The U-M Library Catalog contains more than 400,000 bibliographic records for Chinese-language materials. These bibliographic records display titles, authors, and other information in both the vernacular Chinese characters and transliterated Roman characters. The Chinese-language metadata elements are entered in one of two character sets: traditional Chinese characters or simplified Chinese characters (and some records actually have a mix of both). As their names suggest, the two character sets are equivalent, but the simplified one typically uses fewer strokes to write. While the same word or concept can be written in either character set, and some characters in both sets are visually similar to each other, they are not the same character and have different Unicode characters to represent them. (For more on the origins of simplified Chinese characters, see the Simplified Chinese characters on Wikipedia.)
Our challenge
The Chinese-language records in our catalog are a mix of both character sets: some records were created using traditional Chinese characters to represent titles, authors, publishers, etc., while other records were cataloged using simplified characters. Similarly, individuals who search using Chinese characters may enter their search query with either simplified or traditional characters.
In our catalog, until recently, users could not be confident that they were retrieving all relevant records unless they conducted two searches, one in simplified characters and a second in traditional characters. Recognizing this challenge for finding Chinese-language materials in our catalog, we undertook a project to address this shortcoming in partnership with the U-M’s Asia Library.
Our solution
Our solution was to implement Unicode Traditional-to-Simplified Chinese transliteration (as implemented in the standard ICU library) in the existing Solr indexing system. Solr, open-source indexing software, is what we use in Catalog Search. The ICU Filter performs script transliteration during indexing of catalog records, creating a new searchable index of all Chinese-language characters normalized to simplified characters. Likewise, user queries are normalized to simplified characters. Thus, a query in either traditional or simplified Chinese characters is used to match against a normalized index of records encoded in simplified Chinese characters. When the records are displayed, they are shown as they were created, in either traditional or simplified characters.
For example, a title query for any of the Chinese characters for “household registration” will result in the same number of records (95), where before they individually returned 6 and 87, respectively (there are now two on-order titles that were not in the catalog in the original search):
While working on this project, our partners in the Asia Library helped us identify test records for indexing and also tested the beta version and provided feedback before it was released.
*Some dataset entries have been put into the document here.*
== garnet ==
Design system_bus, start of the top module:
module system_bus
	#(parameter DATA_WIDTH = 8, 
	parameter ADDR_WIDTH = 14, 
	parameter NO_OF_MASTER = 4, 
	parameter NO_OF_SLAVE = 8,
	parameter [NO_OF_SLAVE*ADDR_WIDTH-1:0] SLAVE_BASE_ADDR = {14'd10, 14'd20, 14'd30, 14'd40, 14'd50, 14'd60, 14'd70, 14'd80}, 
	parameter [NO_OF_SLAVE*ADDR_WIDTH-1:0] SLAVE_END_ADDR = {14'd19, 14'd29, 14'd39, 14'd49, 14'd59, 14'd69, 14'd79, 14'd89}
	) 
	(
	input clk,
	input reset_n,
	input [ADDR_WIDTH*NO_OF_MASTER-1:0]  addr_avm, 
	output [DATA_WIDTH*NO_OF_MASTER-1:0]  readdata_avm,
	input [DATA_WIDTH*NO_OF_MASTER-1:0]  writedata_avm, 
	input [NO_OF_MASTER-1:0]  readen_avm,
	input [NO_OF_MASTER-1:0]  writeen_avm,
	output [NO_OF_MASTER-1:0]  readvalid_avm,
	output [NO_OF_MASTER-1:0]  writevalid_avm,
	input [NO_OF_MASTER-1:0]  waitrequest_avm,
	input [4*NO_OF_MASTER-1:0]priority_no,
	output [ADDR_WIDTH*NO_OF_SLAVE-1:0]  addr_avs,
	input [DATA_WIDTH*NO_OF_SLAVE-1:0]  readdata_avs,
	output [DATA_WIDTH*NO_OF_SLAVE-1:0]  writedata_avs,
	output [NO_OF_SLAVE-1:0]  readen_avs,
	output [NO_OF_SLAVE-1:0]  writeen_avs,
	input [NO_OF_SLAVE-1:0]  readvalid_avs,
	input [NO_OF_SLAVE-1:0]  writevalid_avs,
	output reg [NO_OF_SLAVE-1:0]  waitrequest_avs
	);
	reg [NO_OF_MASTER-1:0] readen_avm_last, writeen_avm_last, readen_avm_reg, writeen_avm_reg;
  ...
Size in the first run: about 4,200 cells after synthesis, about 660 flip-flops, roughly 440 I/O pins, roughly 34,000 sq um of cells after synthesis.
Settings: LEC_CHECK=0, ABC_AREA=1, CAP_MARGIN=25, CELL_PAD_IN_SITES_DETAIL_PLACEMENT=1, CELL_PAD_IN_SITES_GLOBAL_PLACEMENT=1, CORE_ASPECT_RATIO=0.61, CORE_MARGIN=4, CORE_UTILIZATION=40, MAX_ROUTING_LAYER=met4, SLEW_MARGIN=5; clock period 8.98 ns.
run.sh (not shown) runs the stock make flow with config.mk's settings and CLKGATE_MAP_FILE=.
The final layout from garnet, which completed every stage, passed the timing, DRC and antenna checks at the end of the flow.
diff inputs: garnet => xenon
Settings: a deleted CELL_PAD_IN_SITES_GLOBAL_PLACEMENT that had been 1; a deleted CELL_PAD_IN_SITES_DETAIL_PLACEMENT that had been 1; a deleted MAX_ROUTING_LAYER that had been met4; a deleted CORE_ASPECT_RATIO that had been 0.61; a change of CORE_MARGIN from 4 to 2; a deleted ABC_AREA that had been 1; a change of SLEW_MARGIN from 5 to 20; a change of CAP_MARGIN from 25 to 20; an added PLACE_DENSITY of 0.6; a change of the clock period (ns, I/O delays scaled along) from 8.98 to 4.3.
[summary]
Against garnet as the reference, xenon delivers a lower chip area in the Yosys report. addr_avm[3] as the start point of the critical path was reported by xenon, and addr_avm[24] by garnet. Aggregate routed wire length, garnet and xenon: smaller value in xenon. garnet has a higher cell count than xenon. Cell area on xenon is ahead of garnet.
Input-level comparison between zinc and xenon:
Settings: swapping 40 for 12 in CORE_UTILIZATION; swapping 4.3 for 7.68 in the clock period (ns, I/O delays scaled along).
## What came out
- The sequential power reported for zinc is smaller than that of xenon by about 44%.
- Min wire length the detailed router placed on met1 across xenon and zinc: xenon
- Between zinc and xenon, the part of the power in combinational logic does not differ in any meaningful way.
- Net switching power figure ended up 38% lower on zinc than on xenon.
- Taking xenon as the reference, in zinc minimum hold slack higher, routed wire length has increased, number of vias after detailed routing comparable.
- Layout net count down 163 in zinc wrt xenon
- zinc against xenon: core box area saw an increase, worst-case vdd ir drop moved down.
diff inputs: zinc => quartz
Settings: CORE_UTILIZATION: 12 -> 40; the clock period (ns, I/O delays scaled along): 7.68 -> 5.19.
==> comparison <==
quartz: all stages complete, timing, DRC and antenna checks passed
Diff zinc -> quartz: part of the total power dissipated in the clock network shrank by 1.7 points; core outline area down 70%; worst hold slack decreased by 0.023 ns relative to the old numbers; total met3 wirelength after detailed routing went down; post-route met1 wirelength went down by 16%.
quartz vs zinc on final cell count: quartz is the lower one.
Re cell internal power dissipation: quartz is about 43% up on zinc.
quartz: combinational fraction of the cell area 2.7 points above zinc
The following lists how cedar was set up differently from quartz:
Settings: SETUP_SLACK_MARGIN newly set to 0.15; CELL_PAD_IN_SITES_DETAIL_PLACEMENT newly set to 2; the clock period (ns, I/O delays scaled along) changed from 5.19 to 7.0.
## What came out
For the worst-case headroom to the max-slew limit, cedar came in 35 points lower than quartz did. The post-layout total power number comes out lower for cedar vs quartz. cedar: complete, dirty (capacitance limit, slew limit). Comparing quartz against cedar, there is no change at all in number of well-tap cells placed. cedar vs. quartz: clock skew rose 0.033 ns, combinational share of power increased 2.8 points, post-route cell area stayed essentially flat, non-clock buffer count down about 4.7%.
Because Chinese characters are also used in Korean and Japanese languages, our Asia Library colleagues also tested to ensure no unintended outcomes were introduced. Because the ICU Filter makes the same transformation on a character-by-character level, it does not change the way searches perform on records in those languages.
With this improvement, users can now find all records regardless of whether the query or the record is in simplified or traditional Chinese characters. Credit goes to Bill Dueber in LIT’s Digital Library Applications department for his work on this and to Liangyu Fu, Gengna Wang, Yunah Sung, and Keiko Yokota-Carter in the Asia Library for their guidance and testing.